Source data:

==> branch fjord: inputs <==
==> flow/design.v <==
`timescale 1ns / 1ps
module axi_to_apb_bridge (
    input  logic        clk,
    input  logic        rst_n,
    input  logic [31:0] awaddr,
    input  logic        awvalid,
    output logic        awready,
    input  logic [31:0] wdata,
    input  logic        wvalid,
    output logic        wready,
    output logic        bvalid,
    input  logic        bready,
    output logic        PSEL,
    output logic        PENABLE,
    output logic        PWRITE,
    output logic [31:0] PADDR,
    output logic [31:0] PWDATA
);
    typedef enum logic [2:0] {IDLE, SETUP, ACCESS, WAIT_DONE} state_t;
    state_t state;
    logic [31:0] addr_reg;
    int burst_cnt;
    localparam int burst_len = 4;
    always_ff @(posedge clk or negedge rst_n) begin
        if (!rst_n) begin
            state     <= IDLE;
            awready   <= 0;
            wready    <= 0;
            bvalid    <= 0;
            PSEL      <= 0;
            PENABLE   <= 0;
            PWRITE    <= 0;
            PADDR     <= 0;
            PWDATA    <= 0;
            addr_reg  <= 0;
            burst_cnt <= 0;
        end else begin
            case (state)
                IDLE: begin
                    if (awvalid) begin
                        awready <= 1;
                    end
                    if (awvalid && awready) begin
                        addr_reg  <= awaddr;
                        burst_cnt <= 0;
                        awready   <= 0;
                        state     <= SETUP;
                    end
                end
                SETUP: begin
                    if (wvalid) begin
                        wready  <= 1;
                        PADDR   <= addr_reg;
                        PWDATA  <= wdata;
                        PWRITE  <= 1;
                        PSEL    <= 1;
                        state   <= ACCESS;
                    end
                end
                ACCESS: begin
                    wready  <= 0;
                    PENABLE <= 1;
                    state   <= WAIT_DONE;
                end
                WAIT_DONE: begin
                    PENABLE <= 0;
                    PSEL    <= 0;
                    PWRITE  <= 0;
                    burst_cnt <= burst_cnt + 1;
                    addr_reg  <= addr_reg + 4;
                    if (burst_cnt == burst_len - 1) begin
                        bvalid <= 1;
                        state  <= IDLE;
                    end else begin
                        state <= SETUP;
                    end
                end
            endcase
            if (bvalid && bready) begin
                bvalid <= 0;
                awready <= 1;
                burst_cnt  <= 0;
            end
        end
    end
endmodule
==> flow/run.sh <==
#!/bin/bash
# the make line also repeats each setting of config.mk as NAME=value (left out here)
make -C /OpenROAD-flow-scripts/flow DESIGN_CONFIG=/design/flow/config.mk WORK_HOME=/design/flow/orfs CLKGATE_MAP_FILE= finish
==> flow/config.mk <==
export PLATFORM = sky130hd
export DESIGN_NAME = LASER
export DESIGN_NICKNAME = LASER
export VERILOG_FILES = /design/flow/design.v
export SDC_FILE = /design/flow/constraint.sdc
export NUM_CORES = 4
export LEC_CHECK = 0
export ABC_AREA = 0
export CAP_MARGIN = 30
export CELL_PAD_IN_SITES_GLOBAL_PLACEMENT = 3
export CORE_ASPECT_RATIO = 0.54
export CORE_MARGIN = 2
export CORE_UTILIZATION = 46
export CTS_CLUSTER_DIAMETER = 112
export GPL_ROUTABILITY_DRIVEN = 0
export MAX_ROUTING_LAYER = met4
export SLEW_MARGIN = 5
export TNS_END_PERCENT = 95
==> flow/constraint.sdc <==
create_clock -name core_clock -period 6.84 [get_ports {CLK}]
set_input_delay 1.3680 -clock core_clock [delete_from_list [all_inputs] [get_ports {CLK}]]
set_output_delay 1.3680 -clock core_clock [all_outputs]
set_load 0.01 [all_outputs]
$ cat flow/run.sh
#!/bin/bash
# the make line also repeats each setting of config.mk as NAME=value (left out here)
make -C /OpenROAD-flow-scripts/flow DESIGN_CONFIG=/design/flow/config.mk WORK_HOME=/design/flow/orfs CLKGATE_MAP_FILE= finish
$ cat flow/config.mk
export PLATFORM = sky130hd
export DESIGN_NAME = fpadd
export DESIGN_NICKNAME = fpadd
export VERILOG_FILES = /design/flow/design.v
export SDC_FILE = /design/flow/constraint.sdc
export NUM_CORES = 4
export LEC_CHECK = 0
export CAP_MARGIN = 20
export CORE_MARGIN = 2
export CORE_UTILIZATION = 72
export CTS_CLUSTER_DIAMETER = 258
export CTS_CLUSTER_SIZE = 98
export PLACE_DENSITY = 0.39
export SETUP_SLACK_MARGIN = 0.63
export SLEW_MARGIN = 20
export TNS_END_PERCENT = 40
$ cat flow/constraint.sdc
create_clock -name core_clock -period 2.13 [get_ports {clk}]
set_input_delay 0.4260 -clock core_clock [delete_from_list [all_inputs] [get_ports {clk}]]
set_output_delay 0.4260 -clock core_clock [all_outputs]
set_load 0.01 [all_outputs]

Task to carry out: Write out every entry again, exactly as it appears.

Exercise solution:
==> branch fjord: inputs <==
==> flow/design.v <==
`timescale 1ns / 1ps
module axi_to_apb_bridge (
    input  logic        clk,
    input  logic        rst_n,
    input  logic [31:0] awaddr,
    input  logic        awvalid,
    output logic        awready,
    input  logic [31:0] wdata,
    input  logic        wvalid,
    output logic        wready,
    output logic        bvalid,
    input  logic        bready,
    output logic        PSEL,
    output logic        PENABLE,
    output logic        PWRITE,
    output logic [31:0] PADDR,
    output logic [31:0] PWDATA
);
    typedef enum logic [2:0] {IDLE, SETUP, ACCESS, WAIT_DONE} state_t;
    state_t state;
    logic [31:0] addr_reg;
    int burst_cnt;
    localparam int burst_len = 4;
    always_ff @(posedge clk or negedge rst_n) begin
        if (!rst_n) begin
            state     <= IDLE;
            awready   <= 0;
            wready    <= 0;
            bvalid    <= 0;
            PSEL      <= 0;
            PENABLE   <= 0;
            PWRITE    <= 0;
            PADDR     <= 0;
            PWDATA    <= 0;
            addr_reg  <= 0;
            burst_cnt <= 0;
        end else begin
            case (state)
                IDLE: begin
                    if (awvalid) begin
                        awready <= 1;
                    end
                    if (awvalid && awready) begin
                        addr_reg  <= awaddr;
                        burst_cnt <= 0;
                        awready   <= 0;
                        state     <= SETUP;
                    end
                end
                SETUP: begin
                    if (wvalid) begin
                        wready  <= 1;
                        PADDR   <= addr_reg;
                        PWDATA  <= wdata;
                        PWRITE  <= 1;
                        PSEL    <= 1;
                        state   <= ACCESS;
                    end
                end
                ACCESS: begin
                    wready  <= 0;
                    PENABLE <= 1;
                    state   <= WAIT_DONE;
                end
                WAIT_DONE: begin
                    PENABLE <= 0;
                    PSEL    <= 0;
                    PWRITE  <= 0;
                    burst_cnt <= burst_cnt + 1;
                    addr_reg  <= addr_reg + 4;
                    if (burst_cnt == burst_len - 1) begin
                        bvalid <= 1;
                        state  <= IDLE;
                    end else begin
                        state <= SETUP;
                    end
                end
            endcase
            if (bvalid && bready) begin
                bvalid <= 0;
                awready <= 1;
                burst_cnt  <= 0;
            end
        end
    end
endmodule
==> flow/run.sh <==
#!/bin/bash
# the make line also repeats each setting of config.mk as NAME=value (left out here)
make -C /OpenROAD-flow-scripts/flow DESIGN_CONFIG=/design/flow/config.mk WORK_HOME=/design/flow/orfs CLKGATE_MAP_FILE= finish
==> flow/config.mk <==
export PLATFORM = sky130hd
export DESIGN_NAME = LASER
export DESIGN_NICKNAME = LASER
export VERILOG_FILES = /design/flow/design.v
export SDC_FILE = /design/flow/constraint.sdc
export NUM_CORES = 4
export LEC_CHECK = 0
export ABC_AREA = 0
export CAP_MARGIN = 30
export CELL_PAD_IN_SITES_GLOBAL_PLACEMENT = 3
export CORE_ASPECT_RATIO = 0.54
export CORE_MARGIN = 2
export CORE_UTILIZATION = 46
export CTS_CLUSTER_DIAMETER = 112
export GPL_ROUTABILITY_DRIVEN = 0
export MAX_ROUTING_LAYER = met4
export SLEW_MARGIN = 5
export TNS_END_PERCENT = 95
==> flow/constraint.sdc <==
create_clock -name core_clock -period 6.84 [get_ports {CLK}]
set_input_delay 1.3680 -clock core_clock [delete_from_list [all_inputs] [get_ports {CLK}]]
set_output_delay 1.3680 -clock core_clock [all_outputs]
set_load 0.01 [all_outputs]
$ cat flow/run.sh
#!/bin/bash
# the make line also repeats each setting of config.mk as NAME=value (left out here)
make -C /OpenROAD-flow-scripts/flow DESIGN_CONFIG=/design/flow/config.mk WORK_HOME=/design/flow/orfs CLKGATE_MAP_FILE= finish
$ cat flow/config.mk
export PLATFORM = sky130hd
export DESIGN_NAME = fpadd
export DESIGN_NICKNAME = fpadd
export VERILOG_FILES = /design/flow/design.v
export SDC_FILE = /design/flow/constraint.sdc
export NUM_CORES = 4
export LEC_CHECK = 0
export CAP_MARGIN = 20
export CORE_MARGIN = 2
export CORE_UTILIZATION = 72
export CTS_CLUSTER_DIAMETER = 258
export CTS_CLUSTER_SIZE = 98
export PLACE_DENSITY = 0.39
export SETUP_SLACK_MARGIN = 0.63
export SLEW_MARGIN = 20
export TNS_END_PERCENT = 40
$ cat flow/constraint.sdc
create_clock -name core_clock -period 2.13 [get_ports {clk}]
set_input_delay 0.4260 -clock core_clock [delete_from_list [all_inputs] [get_ports {clk}]]
set_output_delay 0.4260 -clock core_clock [all_outputs]
set_load 0.01 [all_outputs]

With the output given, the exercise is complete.